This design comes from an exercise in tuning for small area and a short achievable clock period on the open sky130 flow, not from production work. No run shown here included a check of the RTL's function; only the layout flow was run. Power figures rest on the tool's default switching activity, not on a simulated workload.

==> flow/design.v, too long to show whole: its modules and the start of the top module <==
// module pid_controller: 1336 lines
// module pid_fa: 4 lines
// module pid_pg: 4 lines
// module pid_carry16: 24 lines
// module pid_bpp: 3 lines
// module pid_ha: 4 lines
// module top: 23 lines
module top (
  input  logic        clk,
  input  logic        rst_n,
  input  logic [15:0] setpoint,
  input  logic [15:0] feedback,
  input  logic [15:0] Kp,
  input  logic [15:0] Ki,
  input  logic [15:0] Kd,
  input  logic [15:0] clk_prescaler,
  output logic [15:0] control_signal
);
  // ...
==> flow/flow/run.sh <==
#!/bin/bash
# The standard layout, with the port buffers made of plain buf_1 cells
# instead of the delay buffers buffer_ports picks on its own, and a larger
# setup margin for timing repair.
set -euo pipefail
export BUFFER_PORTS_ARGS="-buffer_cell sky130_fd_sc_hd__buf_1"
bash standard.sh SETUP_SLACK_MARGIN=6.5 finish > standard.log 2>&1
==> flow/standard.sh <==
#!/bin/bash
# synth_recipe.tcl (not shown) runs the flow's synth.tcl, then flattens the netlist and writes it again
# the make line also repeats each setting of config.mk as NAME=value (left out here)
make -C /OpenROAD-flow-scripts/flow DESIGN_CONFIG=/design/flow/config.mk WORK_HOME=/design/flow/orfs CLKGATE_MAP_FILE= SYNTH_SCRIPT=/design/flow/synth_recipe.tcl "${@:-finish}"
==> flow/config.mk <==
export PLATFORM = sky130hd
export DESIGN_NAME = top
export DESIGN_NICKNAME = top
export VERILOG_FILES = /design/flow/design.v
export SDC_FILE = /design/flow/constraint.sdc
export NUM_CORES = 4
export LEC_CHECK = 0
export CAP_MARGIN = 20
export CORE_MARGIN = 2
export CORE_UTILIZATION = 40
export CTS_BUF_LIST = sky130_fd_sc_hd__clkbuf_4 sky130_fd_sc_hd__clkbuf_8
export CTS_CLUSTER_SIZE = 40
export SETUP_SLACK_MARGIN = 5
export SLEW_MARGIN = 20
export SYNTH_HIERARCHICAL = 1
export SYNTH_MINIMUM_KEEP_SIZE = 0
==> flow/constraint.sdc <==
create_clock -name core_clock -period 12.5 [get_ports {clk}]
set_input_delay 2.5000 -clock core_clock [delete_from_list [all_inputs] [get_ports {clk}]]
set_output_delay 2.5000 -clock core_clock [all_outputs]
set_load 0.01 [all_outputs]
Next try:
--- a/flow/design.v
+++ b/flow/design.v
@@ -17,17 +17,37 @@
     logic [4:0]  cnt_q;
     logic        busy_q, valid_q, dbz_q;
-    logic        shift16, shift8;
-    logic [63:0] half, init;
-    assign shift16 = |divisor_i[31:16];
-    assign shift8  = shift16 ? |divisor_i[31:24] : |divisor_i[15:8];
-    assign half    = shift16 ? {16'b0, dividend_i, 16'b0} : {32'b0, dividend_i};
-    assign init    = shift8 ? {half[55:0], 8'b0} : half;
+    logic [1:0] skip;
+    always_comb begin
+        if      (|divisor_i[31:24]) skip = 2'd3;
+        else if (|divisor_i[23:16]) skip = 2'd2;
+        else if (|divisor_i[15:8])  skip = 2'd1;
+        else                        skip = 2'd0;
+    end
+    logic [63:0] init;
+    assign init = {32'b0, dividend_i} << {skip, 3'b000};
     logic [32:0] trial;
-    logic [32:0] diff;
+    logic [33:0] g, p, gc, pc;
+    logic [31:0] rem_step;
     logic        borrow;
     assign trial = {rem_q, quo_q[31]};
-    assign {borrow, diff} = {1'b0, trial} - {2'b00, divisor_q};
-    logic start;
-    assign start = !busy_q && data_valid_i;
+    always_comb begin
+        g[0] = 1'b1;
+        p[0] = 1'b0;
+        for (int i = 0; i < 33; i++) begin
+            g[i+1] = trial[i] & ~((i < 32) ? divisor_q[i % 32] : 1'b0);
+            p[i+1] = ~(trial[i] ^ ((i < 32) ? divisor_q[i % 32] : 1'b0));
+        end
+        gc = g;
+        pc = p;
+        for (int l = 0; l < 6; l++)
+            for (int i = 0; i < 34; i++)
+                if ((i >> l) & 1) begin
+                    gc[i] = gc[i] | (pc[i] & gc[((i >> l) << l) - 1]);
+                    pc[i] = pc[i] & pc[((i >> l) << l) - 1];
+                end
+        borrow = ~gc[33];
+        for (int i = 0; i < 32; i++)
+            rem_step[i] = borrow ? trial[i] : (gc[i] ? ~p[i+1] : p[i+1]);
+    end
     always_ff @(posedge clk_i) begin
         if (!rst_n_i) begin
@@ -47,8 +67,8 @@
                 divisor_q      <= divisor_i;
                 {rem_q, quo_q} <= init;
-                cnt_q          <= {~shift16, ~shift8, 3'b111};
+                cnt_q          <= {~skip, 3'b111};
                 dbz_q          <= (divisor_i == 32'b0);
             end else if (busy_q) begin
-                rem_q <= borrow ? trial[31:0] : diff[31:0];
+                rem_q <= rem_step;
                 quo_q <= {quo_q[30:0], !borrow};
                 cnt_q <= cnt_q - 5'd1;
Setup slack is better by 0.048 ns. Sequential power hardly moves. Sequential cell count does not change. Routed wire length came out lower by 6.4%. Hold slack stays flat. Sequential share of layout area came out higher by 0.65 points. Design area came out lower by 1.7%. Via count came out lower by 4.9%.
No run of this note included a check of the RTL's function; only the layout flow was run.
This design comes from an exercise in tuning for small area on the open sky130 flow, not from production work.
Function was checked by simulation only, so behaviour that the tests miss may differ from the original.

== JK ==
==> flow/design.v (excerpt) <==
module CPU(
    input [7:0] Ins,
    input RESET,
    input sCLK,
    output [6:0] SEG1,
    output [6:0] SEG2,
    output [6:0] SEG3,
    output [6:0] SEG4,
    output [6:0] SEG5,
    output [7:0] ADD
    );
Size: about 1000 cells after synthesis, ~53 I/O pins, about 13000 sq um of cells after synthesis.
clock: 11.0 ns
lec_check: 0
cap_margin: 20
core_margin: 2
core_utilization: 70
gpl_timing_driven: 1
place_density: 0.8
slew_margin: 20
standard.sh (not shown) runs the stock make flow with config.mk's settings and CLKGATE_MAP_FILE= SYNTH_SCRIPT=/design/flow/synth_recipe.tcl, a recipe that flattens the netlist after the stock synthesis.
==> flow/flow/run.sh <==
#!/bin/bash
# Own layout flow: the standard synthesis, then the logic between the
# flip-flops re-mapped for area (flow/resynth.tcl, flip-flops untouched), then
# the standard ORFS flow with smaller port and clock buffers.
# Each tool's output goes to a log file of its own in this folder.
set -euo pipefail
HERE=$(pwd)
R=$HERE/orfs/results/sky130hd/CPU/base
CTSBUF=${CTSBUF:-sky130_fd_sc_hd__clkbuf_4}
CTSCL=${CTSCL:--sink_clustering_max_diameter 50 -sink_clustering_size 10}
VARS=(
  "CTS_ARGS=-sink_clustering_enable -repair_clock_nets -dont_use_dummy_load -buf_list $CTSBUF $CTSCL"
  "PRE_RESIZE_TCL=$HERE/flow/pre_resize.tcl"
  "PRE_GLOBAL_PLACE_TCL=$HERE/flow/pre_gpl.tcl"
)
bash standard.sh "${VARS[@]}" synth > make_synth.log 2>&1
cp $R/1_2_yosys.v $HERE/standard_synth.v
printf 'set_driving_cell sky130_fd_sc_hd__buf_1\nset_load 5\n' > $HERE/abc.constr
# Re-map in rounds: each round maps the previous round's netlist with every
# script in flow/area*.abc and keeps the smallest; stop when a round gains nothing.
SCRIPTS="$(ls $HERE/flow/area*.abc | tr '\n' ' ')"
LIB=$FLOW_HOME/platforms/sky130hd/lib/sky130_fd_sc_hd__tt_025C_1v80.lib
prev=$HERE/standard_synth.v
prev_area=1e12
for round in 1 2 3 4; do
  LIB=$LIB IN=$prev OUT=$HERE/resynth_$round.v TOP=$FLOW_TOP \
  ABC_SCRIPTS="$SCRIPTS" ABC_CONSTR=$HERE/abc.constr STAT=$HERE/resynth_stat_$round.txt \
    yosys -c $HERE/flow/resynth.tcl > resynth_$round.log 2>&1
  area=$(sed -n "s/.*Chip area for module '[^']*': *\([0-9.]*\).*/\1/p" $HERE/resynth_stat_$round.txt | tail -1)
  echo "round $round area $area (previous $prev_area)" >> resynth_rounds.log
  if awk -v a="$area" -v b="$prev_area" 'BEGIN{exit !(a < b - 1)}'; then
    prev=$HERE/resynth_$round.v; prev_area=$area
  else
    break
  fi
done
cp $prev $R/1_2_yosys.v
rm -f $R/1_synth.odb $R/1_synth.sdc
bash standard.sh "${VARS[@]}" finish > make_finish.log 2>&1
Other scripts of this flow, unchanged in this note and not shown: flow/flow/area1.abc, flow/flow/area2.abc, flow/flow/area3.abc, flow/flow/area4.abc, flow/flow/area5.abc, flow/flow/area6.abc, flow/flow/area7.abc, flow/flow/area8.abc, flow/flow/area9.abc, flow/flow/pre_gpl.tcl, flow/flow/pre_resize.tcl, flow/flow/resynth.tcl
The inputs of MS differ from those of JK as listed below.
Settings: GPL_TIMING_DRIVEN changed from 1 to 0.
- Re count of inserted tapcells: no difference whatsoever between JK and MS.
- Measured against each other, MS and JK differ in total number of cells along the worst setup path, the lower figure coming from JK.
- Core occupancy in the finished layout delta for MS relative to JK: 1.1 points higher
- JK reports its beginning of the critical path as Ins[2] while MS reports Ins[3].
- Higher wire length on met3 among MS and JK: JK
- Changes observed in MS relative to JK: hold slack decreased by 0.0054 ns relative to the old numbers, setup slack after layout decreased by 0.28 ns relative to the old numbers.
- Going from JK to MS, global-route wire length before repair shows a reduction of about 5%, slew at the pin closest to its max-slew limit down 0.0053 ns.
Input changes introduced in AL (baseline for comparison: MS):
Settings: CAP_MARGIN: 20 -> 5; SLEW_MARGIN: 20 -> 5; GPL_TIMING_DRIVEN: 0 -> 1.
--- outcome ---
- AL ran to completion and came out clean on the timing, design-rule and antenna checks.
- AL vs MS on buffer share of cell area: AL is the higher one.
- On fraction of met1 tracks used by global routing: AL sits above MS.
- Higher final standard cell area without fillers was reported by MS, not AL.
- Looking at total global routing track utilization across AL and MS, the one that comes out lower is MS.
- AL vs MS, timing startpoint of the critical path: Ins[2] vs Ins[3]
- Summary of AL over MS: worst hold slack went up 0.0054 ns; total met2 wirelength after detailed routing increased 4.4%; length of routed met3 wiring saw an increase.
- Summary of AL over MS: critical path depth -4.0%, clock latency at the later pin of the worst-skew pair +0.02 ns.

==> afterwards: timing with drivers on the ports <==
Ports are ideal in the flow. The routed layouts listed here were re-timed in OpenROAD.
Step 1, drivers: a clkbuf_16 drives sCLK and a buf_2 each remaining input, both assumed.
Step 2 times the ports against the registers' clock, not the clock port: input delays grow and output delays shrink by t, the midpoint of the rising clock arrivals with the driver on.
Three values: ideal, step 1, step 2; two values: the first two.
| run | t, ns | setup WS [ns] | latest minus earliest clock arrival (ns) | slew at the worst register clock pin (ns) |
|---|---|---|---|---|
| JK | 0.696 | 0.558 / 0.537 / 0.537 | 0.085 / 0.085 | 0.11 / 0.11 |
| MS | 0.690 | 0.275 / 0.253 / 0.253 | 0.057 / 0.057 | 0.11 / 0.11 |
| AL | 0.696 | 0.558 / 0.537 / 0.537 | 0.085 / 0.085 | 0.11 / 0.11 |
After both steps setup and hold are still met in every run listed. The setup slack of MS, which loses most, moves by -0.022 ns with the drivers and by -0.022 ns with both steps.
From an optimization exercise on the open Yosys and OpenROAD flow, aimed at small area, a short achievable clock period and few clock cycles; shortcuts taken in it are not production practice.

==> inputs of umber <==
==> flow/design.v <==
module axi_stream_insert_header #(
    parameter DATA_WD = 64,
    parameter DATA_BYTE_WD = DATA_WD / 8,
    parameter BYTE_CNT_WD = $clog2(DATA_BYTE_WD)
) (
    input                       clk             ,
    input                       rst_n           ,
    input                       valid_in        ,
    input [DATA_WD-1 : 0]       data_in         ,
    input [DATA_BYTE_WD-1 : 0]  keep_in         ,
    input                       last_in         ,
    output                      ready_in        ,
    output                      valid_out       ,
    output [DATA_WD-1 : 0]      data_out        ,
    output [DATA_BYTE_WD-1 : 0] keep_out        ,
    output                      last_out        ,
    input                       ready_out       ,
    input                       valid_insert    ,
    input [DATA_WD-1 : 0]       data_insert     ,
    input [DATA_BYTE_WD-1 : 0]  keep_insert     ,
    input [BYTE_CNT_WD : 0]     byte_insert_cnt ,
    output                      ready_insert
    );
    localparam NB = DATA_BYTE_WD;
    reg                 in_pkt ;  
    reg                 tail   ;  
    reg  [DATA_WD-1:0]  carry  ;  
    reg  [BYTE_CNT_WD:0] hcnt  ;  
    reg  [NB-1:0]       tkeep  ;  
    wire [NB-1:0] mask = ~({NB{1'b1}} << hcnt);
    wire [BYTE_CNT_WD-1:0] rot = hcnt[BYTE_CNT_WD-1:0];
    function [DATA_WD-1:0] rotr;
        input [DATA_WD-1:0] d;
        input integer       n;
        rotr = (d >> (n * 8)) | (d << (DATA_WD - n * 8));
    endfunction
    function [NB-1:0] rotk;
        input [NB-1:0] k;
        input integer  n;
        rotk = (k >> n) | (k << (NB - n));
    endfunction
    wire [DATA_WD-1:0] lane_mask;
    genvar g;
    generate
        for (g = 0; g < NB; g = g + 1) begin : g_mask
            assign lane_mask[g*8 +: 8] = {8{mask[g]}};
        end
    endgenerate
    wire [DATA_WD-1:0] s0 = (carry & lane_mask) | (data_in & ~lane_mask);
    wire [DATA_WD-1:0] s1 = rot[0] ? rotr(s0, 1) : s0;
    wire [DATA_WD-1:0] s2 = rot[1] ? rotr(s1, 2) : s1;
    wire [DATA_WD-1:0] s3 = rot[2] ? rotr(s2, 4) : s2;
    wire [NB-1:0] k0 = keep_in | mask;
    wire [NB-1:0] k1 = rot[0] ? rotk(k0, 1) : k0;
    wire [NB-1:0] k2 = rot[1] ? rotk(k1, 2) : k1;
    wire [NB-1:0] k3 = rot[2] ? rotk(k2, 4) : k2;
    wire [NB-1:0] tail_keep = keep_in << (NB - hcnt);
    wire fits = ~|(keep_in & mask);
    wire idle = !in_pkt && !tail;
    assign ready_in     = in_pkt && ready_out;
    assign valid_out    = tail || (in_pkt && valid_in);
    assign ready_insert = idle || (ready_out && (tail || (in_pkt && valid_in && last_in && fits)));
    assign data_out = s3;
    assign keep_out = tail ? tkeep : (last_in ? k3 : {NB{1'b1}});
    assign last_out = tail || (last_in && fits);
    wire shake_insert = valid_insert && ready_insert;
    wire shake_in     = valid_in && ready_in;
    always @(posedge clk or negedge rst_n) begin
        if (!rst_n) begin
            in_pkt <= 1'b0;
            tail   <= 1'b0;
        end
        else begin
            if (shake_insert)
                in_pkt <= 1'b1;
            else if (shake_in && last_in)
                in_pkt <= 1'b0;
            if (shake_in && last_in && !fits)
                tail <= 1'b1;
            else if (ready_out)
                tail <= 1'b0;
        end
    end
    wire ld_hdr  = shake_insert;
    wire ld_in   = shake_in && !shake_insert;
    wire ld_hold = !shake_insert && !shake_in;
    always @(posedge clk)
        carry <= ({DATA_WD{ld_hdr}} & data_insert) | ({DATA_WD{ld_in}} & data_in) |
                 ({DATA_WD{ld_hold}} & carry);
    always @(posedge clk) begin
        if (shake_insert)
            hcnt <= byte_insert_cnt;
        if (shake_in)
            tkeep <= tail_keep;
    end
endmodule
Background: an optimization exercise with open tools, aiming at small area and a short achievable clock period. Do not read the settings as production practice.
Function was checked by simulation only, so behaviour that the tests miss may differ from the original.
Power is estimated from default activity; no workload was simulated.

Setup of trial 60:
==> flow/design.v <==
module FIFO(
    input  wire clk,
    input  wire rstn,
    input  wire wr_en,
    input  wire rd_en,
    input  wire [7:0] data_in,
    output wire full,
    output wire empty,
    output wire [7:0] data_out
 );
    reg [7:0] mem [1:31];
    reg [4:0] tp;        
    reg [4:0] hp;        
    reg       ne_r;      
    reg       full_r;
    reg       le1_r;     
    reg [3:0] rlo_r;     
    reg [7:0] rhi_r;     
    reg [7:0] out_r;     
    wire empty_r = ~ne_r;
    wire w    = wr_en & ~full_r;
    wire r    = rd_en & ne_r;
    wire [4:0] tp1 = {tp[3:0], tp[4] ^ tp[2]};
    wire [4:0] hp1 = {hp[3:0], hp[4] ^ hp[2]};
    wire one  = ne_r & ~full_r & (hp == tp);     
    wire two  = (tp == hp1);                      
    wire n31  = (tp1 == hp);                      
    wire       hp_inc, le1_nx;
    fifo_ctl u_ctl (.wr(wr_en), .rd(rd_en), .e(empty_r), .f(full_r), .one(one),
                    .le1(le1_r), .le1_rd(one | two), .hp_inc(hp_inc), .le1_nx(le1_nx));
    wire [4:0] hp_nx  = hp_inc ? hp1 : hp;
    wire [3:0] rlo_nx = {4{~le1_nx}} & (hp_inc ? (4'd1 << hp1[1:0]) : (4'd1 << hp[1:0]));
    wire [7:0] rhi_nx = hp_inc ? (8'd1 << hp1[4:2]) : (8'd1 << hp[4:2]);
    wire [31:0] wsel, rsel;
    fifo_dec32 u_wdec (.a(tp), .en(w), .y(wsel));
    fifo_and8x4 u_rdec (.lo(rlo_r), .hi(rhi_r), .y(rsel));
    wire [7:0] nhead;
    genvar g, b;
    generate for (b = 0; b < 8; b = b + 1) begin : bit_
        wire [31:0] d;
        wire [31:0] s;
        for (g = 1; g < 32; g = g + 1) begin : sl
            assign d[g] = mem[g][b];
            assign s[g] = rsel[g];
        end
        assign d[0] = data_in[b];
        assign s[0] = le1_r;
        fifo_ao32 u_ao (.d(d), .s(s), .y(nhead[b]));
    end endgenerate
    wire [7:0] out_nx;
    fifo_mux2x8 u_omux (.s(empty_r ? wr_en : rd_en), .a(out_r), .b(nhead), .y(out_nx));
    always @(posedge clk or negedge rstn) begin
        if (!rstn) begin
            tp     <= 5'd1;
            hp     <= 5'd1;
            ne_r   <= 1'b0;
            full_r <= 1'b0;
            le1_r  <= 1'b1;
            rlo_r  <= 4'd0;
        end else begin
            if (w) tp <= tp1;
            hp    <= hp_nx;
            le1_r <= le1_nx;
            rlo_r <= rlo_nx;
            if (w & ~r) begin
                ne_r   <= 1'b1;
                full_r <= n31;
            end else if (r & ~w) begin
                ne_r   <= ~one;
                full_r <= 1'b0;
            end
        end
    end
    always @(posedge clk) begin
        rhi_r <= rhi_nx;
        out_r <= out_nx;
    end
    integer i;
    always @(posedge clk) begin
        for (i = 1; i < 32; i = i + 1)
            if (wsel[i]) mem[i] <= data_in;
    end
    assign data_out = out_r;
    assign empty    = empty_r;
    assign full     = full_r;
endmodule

________

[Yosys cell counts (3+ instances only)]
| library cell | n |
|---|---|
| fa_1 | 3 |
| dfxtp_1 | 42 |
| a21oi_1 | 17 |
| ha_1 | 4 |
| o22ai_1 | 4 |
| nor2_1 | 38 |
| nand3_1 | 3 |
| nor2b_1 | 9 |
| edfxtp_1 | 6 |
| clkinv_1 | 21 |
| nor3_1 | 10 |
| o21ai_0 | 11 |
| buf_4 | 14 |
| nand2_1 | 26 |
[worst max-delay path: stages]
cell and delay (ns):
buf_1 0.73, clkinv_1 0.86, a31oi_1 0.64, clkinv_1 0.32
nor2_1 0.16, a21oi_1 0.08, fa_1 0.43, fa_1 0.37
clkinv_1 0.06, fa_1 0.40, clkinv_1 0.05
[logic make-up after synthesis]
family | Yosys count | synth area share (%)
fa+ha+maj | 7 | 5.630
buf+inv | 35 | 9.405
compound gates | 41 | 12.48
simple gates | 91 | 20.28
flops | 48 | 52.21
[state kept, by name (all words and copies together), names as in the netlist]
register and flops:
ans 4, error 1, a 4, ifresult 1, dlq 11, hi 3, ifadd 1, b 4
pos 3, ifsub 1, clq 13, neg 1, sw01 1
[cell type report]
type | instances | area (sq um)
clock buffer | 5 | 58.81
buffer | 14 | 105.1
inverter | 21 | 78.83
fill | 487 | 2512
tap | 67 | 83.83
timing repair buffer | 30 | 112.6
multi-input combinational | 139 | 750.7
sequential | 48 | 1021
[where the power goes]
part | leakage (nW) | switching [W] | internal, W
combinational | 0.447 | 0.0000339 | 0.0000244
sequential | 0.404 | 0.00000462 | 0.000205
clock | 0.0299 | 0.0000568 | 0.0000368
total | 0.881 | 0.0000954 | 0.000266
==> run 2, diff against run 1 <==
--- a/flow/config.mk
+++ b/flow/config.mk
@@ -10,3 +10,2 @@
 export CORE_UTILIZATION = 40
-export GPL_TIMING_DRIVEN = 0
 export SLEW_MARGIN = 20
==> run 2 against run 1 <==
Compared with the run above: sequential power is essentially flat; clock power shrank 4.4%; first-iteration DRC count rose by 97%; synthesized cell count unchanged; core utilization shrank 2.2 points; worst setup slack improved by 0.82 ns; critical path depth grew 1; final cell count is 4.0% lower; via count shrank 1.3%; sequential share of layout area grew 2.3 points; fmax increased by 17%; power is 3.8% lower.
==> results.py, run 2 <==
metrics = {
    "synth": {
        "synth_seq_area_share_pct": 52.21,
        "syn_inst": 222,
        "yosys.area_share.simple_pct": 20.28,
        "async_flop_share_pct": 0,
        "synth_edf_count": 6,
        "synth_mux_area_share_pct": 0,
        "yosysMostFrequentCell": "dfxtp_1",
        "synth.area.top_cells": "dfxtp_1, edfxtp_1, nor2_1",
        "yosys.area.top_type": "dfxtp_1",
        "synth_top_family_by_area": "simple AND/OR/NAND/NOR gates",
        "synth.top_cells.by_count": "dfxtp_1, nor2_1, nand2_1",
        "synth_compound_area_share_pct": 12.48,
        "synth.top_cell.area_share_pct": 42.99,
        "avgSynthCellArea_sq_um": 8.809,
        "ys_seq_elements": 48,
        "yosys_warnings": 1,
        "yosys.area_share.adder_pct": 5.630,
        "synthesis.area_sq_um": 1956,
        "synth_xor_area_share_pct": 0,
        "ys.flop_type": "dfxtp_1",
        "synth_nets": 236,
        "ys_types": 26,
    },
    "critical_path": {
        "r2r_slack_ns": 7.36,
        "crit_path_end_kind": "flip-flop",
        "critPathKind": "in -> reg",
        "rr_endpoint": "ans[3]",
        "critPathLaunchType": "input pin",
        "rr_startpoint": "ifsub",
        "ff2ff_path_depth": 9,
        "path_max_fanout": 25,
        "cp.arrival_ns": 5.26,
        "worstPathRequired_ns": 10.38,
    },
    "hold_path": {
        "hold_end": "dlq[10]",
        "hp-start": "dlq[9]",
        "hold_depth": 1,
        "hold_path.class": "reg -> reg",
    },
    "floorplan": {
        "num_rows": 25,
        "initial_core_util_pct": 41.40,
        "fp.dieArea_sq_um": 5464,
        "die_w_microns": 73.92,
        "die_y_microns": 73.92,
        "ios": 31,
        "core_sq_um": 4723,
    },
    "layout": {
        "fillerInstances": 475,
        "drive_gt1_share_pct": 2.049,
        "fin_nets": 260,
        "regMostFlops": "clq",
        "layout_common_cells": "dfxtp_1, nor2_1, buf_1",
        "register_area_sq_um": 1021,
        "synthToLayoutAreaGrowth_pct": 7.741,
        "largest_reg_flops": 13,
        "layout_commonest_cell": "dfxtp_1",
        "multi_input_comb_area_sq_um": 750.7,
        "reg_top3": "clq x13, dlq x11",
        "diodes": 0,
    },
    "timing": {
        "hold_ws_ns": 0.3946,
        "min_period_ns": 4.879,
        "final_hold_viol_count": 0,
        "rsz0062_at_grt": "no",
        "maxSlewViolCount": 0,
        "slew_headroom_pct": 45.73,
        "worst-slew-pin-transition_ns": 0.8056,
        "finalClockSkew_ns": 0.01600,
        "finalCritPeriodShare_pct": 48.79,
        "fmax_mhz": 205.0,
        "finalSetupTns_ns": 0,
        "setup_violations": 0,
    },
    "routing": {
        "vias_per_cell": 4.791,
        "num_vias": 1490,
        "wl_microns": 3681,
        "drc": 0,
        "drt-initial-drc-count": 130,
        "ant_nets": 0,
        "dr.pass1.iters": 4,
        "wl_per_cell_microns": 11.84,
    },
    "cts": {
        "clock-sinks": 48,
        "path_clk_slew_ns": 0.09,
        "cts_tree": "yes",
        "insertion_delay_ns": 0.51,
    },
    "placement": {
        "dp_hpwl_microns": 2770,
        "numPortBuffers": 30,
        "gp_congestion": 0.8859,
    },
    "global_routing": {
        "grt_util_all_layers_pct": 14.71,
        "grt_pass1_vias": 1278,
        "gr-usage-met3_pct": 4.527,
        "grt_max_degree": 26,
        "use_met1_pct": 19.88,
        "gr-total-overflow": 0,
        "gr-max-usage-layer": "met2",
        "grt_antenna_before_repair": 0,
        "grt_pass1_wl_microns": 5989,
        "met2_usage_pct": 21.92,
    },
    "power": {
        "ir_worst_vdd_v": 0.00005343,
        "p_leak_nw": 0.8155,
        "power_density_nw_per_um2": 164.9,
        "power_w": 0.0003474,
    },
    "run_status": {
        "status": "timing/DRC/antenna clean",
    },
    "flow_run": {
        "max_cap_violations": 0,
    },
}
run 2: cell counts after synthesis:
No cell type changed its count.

________

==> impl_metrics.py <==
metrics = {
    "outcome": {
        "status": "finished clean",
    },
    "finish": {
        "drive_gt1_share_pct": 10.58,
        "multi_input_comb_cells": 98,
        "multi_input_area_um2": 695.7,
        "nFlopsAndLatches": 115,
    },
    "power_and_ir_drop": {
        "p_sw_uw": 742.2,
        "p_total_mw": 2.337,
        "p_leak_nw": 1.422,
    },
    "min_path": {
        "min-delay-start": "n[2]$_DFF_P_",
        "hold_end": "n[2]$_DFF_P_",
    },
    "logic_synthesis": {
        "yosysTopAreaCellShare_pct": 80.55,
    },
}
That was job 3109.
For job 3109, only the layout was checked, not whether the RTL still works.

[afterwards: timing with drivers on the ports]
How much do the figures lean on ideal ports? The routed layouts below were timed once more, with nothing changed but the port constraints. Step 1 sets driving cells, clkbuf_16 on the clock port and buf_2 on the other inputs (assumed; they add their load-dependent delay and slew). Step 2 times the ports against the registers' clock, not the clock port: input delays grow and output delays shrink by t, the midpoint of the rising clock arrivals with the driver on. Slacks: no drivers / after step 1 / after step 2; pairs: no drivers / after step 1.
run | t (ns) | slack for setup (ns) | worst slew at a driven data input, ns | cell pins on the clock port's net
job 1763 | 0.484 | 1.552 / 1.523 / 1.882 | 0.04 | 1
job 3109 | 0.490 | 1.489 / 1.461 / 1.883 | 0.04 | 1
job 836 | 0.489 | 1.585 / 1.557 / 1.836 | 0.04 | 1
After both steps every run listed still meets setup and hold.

________

Where the data above reaches the line holding "borrow = ~gc[33];", begin printing, and stop after the line holding "Setup slack is". Each line must be reproduced exactly, with nothing else added.

+        borrow = ~gc[33];
+        for (int i = 0; i < 32; i++)
+            rem_step[i] = borrow ? trial[i] : (gc[i] ? ~p[i+1] : p[i+1]);
+    end
     always_ff @(posedge clk_i) begin
         if (!rst_n_i) begin
@@ -47,8 +67,8 @@
                 divisor_q      <= divisor_i;
                 {rem_q, quo_q} <= init;
-                cnt_q          <= {~shift16, ~shift8, 3'b111};
+                cnt_q          <= {~skip, 3'b111};
                 dbz_q          <= (divisor_i == 32'b0);
             end else if (busy_q) begin
-                rem_q <= borrow ? trial[31:0] : diff[31:0];
+                rem_q <= rem_step;
                 quo_q <= {quo_q[30:0], !borrow};
                 cnt_q <= cnt_q - 5'd1;
Setup slack is better by 0.048 ns. Sequential power hardly moves. Sequential cell count does not change. Routed wire length came out lower by 6.4%. Hold slack stays flat. Sequential share of layout area came out higher by 0.65 points. Design area came out lower by 1.7%. Via count came out lower by 4.9%.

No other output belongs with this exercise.